■ WORK TASK
Reproduce the entries below exactly, but only from the line containing "logic fix_vec;" to the line containing "always_comb begin", inclusive.

■ TASK MATERIAL
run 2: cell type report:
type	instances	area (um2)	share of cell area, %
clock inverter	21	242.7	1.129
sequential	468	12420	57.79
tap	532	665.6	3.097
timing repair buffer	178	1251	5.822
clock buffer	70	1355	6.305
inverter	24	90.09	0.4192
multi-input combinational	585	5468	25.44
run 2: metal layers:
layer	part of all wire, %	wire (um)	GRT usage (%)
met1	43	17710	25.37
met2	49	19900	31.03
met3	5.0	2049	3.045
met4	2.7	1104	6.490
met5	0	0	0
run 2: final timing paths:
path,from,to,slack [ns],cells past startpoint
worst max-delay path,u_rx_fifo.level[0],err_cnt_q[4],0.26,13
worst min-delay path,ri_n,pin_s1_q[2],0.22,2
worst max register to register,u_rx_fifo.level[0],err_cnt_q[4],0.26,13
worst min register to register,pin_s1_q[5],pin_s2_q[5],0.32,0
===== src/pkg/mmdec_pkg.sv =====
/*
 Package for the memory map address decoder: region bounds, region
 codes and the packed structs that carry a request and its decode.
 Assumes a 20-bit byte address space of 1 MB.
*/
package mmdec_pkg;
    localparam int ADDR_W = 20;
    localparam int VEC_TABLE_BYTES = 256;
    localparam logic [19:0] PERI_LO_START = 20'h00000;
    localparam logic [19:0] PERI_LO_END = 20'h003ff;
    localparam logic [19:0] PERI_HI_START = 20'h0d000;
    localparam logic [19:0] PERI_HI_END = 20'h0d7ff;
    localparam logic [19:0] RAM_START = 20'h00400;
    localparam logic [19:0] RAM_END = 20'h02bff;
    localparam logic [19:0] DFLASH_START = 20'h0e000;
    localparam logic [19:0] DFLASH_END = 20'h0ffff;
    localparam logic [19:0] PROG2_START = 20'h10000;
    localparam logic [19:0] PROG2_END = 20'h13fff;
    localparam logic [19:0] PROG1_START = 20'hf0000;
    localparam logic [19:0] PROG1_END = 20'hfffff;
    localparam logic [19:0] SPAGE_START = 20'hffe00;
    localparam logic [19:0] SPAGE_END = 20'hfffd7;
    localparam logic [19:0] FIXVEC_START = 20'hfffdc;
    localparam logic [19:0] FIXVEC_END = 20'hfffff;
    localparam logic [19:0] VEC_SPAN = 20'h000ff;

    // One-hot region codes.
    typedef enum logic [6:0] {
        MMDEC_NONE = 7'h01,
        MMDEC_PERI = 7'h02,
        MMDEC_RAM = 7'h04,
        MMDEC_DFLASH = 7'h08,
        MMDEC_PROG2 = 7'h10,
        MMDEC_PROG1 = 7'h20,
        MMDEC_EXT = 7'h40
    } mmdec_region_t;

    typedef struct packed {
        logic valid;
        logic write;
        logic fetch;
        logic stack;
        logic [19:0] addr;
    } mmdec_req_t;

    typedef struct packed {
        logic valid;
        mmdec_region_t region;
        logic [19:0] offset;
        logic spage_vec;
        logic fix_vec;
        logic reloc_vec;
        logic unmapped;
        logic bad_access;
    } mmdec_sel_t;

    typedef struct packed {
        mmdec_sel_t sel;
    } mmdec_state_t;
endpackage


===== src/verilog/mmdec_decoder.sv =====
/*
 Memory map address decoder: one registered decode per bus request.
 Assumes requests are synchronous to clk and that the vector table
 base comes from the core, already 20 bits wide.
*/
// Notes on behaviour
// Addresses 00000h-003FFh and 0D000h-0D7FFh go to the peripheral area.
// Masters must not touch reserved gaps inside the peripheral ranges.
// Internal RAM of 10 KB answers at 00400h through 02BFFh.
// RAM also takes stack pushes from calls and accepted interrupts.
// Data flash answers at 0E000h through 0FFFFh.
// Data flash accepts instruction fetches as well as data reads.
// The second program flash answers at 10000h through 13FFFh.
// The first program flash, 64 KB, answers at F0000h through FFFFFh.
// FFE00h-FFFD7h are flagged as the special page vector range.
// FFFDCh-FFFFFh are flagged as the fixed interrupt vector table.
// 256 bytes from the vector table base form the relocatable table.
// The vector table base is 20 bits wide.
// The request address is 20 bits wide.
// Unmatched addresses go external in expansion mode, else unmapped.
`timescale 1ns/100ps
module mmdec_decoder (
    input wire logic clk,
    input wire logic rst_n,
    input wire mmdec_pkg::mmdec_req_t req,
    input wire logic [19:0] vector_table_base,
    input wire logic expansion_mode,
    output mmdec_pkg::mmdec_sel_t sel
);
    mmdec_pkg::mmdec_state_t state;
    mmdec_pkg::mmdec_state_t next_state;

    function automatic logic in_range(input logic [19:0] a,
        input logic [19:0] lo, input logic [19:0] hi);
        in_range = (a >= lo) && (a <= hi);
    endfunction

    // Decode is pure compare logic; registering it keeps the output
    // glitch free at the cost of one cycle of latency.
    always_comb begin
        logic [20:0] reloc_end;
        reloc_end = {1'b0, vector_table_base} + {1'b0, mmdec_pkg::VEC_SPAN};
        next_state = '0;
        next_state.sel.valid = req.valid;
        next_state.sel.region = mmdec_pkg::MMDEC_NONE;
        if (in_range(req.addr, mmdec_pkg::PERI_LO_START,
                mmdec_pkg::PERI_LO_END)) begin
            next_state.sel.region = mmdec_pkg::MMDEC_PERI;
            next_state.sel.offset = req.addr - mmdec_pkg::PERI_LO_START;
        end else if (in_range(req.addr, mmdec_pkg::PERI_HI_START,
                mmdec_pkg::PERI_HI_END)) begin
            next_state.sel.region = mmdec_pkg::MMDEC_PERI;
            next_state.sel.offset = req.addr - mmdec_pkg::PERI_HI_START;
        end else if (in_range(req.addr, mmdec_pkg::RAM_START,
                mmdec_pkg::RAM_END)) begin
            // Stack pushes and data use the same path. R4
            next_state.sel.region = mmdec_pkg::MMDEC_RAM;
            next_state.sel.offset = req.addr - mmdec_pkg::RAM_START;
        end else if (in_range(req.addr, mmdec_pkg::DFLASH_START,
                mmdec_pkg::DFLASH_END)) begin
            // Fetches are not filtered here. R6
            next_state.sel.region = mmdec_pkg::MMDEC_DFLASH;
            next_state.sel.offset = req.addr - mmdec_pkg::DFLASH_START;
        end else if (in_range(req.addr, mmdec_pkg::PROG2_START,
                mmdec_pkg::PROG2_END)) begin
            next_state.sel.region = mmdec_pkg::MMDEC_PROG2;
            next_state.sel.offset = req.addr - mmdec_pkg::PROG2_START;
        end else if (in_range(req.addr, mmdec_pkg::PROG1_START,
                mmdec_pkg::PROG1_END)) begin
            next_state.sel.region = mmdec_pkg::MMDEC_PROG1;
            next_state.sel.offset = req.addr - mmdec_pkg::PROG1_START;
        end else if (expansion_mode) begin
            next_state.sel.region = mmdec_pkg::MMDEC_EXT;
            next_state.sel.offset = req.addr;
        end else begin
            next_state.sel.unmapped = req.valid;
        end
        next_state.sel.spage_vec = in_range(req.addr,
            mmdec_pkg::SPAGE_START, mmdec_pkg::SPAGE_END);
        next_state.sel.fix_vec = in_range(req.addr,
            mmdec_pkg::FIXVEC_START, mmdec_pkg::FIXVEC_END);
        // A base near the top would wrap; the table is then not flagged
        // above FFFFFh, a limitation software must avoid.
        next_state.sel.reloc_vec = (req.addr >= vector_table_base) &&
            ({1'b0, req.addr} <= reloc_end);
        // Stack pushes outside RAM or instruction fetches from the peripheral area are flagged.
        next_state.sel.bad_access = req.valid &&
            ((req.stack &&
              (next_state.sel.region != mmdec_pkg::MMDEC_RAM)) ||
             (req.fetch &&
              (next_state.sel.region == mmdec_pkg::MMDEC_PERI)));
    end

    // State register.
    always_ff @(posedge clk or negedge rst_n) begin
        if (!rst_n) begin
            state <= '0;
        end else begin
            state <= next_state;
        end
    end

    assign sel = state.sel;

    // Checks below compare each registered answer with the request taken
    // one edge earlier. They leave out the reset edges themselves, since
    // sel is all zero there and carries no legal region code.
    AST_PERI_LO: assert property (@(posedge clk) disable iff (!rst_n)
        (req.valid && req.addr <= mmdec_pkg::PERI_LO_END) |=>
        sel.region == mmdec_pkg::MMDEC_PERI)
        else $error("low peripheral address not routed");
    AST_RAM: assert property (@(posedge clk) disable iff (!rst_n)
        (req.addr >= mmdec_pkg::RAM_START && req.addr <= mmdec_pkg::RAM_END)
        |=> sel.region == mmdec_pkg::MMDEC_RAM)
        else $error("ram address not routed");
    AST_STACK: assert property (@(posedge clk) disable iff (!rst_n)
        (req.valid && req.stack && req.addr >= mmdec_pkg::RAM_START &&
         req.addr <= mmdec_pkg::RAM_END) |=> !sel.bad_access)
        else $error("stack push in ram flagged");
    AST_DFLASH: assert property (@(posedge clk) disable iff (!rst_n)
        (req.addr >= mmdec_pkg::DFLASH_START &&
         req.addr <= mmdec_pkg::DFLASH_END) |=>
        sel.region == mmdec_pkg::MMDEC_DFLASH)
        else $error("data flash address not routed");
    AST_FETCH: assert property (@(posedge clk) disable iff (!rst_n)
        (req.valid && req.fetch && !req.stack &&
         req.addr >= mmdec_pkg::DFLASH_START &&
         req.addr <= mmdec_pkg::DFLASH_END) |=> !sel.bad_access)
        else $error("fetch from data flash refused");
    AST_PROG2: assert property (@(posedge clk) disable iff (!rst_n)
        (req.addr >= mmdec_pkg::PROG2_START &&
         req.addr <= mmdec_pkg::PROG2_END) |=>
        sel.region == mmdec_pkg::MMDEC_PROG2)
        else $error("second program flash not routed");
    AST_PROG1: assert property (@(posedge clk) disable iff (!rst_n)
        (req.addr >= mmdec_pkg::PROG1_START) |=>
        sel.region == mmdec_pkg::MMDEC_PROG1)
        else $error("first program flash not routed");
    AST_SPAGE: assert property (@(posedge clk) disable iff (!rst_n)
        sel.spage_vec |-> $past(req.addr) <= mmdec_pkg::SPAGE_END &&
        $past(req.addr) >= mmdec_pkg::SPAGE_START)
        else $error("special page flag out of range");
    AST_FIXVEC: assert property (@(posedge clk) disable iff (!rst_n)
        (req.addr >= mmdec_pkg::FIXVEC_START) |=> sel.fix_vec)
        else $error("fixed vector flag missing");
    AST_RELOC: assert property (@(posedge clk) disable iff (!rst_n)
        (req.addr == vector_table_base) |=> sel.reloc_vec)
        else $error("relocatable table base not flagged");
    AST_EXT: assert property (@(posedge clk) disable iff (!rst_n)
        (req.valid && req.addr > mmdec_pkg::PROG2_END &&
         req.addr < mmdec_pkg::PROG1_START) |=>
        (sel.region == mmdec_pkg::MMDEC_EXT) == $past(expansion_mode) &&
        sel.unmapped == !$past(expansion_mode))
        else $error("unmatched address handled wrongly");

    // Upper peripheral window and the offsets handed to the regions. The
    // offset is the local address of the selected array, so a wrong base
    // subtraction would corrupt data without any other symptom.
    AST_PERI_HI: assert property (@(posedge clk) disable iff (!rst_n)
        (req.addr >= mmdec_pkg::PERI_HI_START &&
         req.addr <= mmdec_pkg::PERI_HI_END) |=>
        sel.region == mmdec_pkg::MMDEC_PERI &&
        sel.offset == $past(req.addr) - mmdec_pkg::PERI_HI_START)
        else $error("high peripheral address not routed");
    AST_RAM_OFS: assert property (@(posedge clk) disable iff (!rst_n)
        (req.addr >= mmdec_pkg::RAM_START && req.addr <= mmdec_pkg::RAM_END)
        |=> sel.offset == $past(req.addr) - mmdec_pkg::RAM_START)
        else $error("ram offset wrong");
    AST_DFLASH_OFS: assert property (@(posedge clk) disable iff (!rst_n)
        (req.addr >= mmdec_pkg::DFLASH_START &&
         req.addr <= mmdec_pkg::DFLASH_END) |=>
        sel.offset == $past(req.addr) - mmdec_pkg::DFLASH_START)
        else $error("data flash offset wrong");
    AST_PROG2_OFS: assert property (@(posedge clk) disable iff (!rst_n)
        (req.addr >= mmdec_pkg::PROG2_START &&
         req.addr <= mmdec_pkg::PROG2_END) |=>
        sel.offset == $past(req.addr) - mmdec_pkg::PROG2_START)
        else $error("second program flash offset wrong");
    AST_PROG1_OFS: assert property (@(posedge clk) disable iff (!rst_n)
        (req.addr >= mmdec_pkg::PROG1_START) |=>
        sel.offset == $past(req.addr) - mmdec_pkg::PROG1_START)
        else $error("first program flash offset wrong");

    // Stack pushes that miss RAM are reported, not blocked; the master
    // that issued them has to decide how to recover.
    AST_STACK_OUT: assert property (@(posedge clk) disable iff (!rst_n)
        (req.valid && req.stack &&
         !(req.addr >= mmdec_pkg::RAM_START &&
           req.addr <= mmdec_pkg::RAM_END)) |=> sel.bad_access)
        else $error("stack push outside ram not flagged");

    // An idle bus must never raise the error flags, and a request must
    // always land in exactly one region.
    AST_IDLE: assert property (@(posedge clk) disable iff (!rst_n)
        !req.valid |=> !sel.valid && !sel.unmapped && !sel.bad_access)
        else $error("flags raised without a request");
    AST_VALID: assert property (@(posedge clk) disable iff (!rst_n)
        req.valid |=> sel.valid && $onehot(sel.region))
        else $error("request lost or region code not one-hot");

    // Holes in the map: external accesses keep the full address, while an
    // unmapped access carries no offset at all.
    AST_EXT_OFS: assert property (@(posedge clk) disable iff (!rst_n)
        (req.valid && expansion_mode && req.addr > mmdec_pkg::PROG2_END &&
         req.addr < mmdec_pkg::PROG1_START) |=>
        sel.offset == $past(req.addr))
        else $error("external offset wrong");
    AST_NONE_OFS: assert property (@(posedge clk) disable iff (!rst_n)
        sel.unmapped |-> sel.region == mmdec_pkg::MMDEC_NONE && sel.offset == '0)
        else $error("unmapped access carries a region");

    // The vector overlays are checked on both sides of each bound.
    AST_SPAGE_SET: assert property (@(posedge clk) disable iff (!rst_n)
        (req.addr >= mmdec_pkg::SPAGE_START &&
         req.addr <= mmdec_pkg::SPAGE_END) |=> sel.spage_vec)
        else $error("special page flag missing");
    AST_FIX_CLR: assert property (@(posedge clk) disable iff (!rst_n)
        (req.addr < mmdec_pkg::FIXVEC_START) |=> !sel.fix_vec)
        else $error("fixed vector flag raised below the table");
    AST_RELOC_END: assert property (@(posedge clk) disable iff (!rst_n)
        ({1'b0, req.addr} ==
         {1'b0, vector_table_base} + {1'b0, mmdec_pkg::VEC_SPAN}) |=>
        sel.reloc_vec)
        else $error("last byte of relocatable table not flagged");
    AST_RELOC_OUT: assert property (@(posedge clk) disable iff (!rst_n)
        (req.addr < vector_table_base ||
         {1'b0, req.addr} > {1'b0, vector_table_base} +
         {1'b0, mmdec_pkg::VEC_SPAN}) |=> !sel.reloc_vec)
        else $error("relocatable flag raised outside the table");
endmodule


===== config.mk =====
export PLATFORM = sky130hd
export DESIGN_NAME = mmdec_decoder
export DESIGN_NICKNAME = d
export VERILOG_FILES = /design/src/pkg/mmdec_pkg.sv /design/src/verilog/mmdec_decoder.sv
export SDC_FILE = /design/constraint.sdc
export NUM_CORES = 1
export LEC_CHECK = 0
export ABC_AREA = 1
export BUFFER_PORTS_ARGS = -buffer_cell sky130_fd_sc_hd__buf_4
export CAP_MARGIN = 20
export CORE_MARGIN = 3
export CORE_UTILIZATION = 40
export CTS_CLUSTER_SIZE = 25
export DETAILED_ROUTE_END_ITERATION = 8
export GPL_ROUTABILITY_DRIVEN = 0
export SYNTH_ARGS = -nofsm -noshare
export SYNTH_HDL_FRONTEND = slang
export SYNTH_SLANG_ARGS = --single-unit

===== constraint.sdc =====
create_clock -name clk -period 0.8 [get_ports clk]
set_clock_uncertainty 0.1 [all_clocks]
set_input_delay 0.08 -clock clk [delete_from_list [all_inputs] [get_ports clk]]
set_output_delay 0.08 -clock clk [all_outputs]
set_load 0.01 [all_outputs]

■ WRITTEN RESPONSE
        logic fix_vec;
        logic reloc_vec;
        logic unmapped;
        logic bad_access;
    } mmdec_sel_t;

    typedef struct packed {
        mmdec_sel_t sel;
    } mmdec_state_t;
endpackage


===== src/verilog/mmdec_decoder.sv =====
/*
 Memory map address decoder: one registered decode per bus request.
 Assumes requests are synchronous to clk and that the vector table
 base comes from the core, already 20 bits wide.
*/
// Notes on behaviour
// Addresses 00000h-003FFh and 0D000h-0D7FFh go to the peripheral area.
// Masters must not touch reserved gaps inside the peripheral ranges.
// Internal RAM of 10 KB answers at 00400h through 02BFFh.
// RAM also takes stack pushes from calls and accepted interrupts.
// Data flash answers at 0E000h through 0FFFFh.
// Data flash accepts instruction fetches as well as data reads.
// The second program flash answers at 10000h through 13FFFh.
// The first program flash, 64 KB, answers at F0000h through FFFFFh.
// FFE00h-FFFD7h are flagged as the special page vector range.
// FFFDCh-FFFFFh are flagged as the fixed interrupt vector table.
// 256 bytes from the vector table base form the relocatable table.
// The vector table base is 20 bits wide.
// The request address is 20 bits wide.
// Unmatched addresses go external in expansion mode, else unmapped.
`timescale 1ns/100ps
module mmdec_decoder (
    input wire logic clk,
    input wire logic rst_n,
    input wire mmdec_pkg::mmdec_req_t req,
    input wire logic [19:0] vector_table_base,
    input wire logic expansion_mode,
    output mmdec_pkg::mmdec_sel_t sel
);
    mmdec_pkg::mmdec_state_t state;
    mmdec_pkg::mmdec_state_t next_state;

    function automatic logic in_range(input logic [19:0] a,
        input logic [19:0] lo, input logic [19:0] hi);
        in_range = (a >= lo) && (a <= hi);
    endfunction

    // Decode is pure compare logic; registering it keeps the output
    // glitch free at the cost of one cycle of latency.
    always_comb begin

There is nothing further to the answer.